**What you have to do:**
Write out again, exactly, the lines below starting at the one with "3_5_place_dp: 3.48 / 13100 / 1797 / 0.526" and ending at the one with "a / b / c = ideal".

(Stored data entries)
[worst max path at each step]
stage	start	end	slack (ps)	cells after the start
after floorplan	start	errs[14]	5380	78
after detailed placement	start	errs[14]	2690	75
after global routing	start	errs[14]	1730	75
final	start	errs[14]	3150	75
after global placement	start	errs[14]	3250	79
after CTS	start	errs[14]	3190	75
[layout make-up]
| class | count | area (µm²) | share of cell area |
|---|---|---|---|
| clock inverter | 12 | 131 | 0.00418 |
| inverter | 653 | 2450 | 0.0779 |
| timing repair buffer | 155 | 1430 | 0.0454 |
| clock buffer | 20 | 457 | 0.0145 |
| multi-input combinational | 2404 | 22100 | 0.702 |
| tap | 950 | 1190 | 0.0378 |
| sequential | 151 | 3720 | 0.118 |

--

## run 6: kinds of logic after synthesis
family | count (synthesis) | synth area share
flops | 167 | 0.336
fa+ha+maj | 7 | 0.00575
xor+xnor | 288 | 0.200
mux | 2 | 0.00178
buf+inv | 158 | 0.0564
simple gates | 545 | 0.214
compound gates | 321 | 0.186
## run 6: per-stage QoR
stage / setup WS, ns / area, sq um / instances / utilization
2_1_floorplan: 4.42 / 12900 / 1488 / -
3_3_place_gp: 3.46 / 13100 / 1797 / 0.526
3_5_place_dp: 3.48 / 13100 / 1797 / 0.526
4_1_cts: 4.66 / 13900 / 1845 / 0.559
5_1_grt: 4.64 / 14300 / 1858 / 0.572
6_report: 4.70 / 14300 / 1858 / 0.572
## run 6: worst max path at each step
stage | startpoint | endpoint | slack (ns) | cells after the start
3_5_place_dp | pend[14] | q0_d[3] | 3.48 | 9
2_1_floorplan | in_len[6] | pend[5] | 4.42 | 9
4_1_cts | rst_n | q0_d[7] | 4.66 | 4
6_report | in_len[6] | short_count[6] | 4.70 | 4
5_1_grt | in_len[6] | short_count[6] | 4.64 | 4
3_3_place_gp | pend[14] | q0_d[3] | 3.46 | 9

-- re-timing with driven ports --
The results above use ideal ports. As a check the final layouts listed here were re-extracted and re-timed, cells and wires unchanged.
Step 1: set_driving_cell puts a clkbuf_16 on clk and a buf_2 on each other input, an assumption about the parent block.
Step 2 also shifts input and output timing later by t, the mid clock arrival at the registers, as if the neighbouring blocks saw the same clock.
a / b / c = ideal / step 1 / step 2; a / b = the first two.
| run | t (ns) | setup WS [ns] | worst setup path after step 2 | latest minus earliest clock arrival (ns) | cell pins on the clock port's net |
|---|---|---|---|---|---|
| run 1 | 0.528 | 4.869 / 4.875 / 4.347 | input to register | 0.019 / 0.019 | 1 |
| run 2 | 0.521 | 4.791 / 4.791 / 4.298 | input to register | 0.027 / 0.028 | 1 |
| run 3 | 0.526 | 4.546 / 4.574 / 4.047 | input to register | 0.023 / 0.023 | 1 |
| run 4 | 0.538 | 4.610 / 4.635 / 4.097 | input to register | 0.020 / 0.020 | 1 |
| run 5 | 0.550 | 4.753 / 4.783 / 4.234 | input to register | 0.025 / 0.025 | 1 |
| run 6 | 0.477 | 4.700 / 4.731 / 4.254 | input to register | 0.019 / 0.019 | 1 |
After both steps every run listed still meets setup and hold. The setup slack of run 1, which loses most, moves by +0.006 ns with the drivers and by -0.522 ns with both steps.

==

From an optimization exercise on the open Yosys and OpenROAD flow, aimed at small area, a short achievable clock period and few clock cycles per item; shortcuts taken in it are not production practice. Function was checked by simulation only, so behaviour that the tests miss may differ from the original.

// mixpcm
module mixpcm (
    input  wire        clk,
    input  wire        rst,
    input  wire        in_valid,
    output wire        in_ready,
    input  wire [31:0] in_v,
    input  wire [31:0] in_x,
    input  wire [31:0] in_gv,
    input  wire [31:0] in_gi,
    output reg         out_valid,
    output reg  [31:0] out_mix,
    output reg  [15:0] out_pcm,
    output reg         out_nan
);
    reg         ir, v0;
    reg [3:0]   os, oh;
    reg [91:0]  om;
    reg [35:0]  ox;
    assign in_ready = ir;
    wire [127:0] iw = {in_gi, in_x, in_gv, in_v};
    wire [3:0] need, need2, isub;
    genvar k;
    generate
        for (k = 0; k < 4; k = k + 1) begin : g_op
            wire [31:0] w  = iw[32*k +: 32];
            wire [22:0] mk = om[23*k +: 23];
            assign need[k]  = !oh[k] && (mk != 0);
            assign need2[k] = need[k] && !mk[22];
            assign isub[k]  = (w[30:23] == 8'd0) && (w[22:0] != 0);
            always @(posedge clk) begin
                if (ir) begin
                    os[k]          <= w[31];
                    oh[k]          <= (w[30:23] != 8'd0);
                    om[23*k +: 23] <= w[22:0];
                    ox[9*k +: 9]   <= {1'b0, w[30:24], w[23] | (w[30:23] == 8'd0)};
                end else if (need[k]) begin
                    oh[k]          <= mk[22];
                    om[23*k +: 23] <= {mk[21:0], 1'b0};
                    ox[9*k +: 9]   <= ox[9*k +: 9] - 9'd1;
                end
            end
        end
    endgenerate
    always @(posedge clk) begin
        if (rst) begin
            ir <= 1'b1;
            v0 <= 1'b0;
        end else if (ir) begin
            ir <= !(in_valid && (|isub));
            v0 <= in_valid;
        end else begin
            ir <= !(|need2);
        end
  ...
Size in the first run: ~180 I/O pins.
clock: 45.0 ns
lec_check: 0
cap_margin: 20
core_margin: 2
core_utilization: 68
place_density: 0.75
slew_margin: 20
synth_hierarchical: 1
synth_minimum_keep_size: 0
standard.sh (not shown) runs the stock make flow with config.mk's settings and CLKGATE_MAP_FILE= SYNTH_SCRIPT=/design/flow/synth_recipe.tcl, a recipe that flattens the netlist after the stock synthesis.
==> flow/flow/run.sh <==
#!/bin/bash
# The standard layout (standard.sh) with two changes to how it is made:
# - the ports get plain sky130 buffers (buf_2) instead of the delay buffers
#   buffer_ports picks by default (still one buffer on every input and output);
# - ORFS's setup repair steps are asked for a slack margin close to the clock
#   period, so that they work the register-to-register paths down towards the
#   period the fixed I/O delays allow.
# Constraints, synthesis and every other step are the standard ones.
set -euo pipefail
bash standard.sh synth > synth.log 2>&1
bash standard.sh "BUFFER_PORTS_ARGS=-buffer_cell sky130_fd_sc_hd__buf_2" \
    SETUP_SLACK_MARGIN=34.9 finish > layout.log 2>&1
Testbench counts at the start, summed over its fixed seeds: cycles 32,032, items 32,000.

**Written solution:**
3_5_place_dp: 3.48 / 13100 / 1797 / 0.526
4_1_cts: 4.66 / 13900 / 1845 / 0.559
5_1_grt: 4.64 / 14300 / 1858 / 0.572
6_report: 4.70 / 14300 / 1858 / 0.572
## run 6: worst max path at each step
stage | startpoint | endpoint | slack (ns) | cells after the start
3_5_place_dp | pend[14] | q0_d[3] | 3.48 | 9
2_1_floorplan | in_len[6] | pend[5] | 4.42 | 9
4_1_cts | rst_n | q0_d[7] | 4.66 | 4
6_report | in_len[6] | short_count[6] | 4.70 | 4
5_1_grt | in_len[6] | short_count[6] | 4.64 | 4
3_3_place_gp | pend[14] | q0_d[3] | 3.46 | 9

-- re-timing with driven ports --
The results above use ideal ports. As a check the final layouts listed here were re-extracted and re-timed, cells and wires unchanged.
Step 1: set_driving_cell puts a clkbuf_16 on clk and a buf_2 on each other input, an assumption about the parent block.
Step 2 also shifts input and output timing later by t, the mid clock arrival at the registers, as if the neighbouring blocks saw the same clock.
a / b / c = ideal / step 1 / step 2; a / b = the first two.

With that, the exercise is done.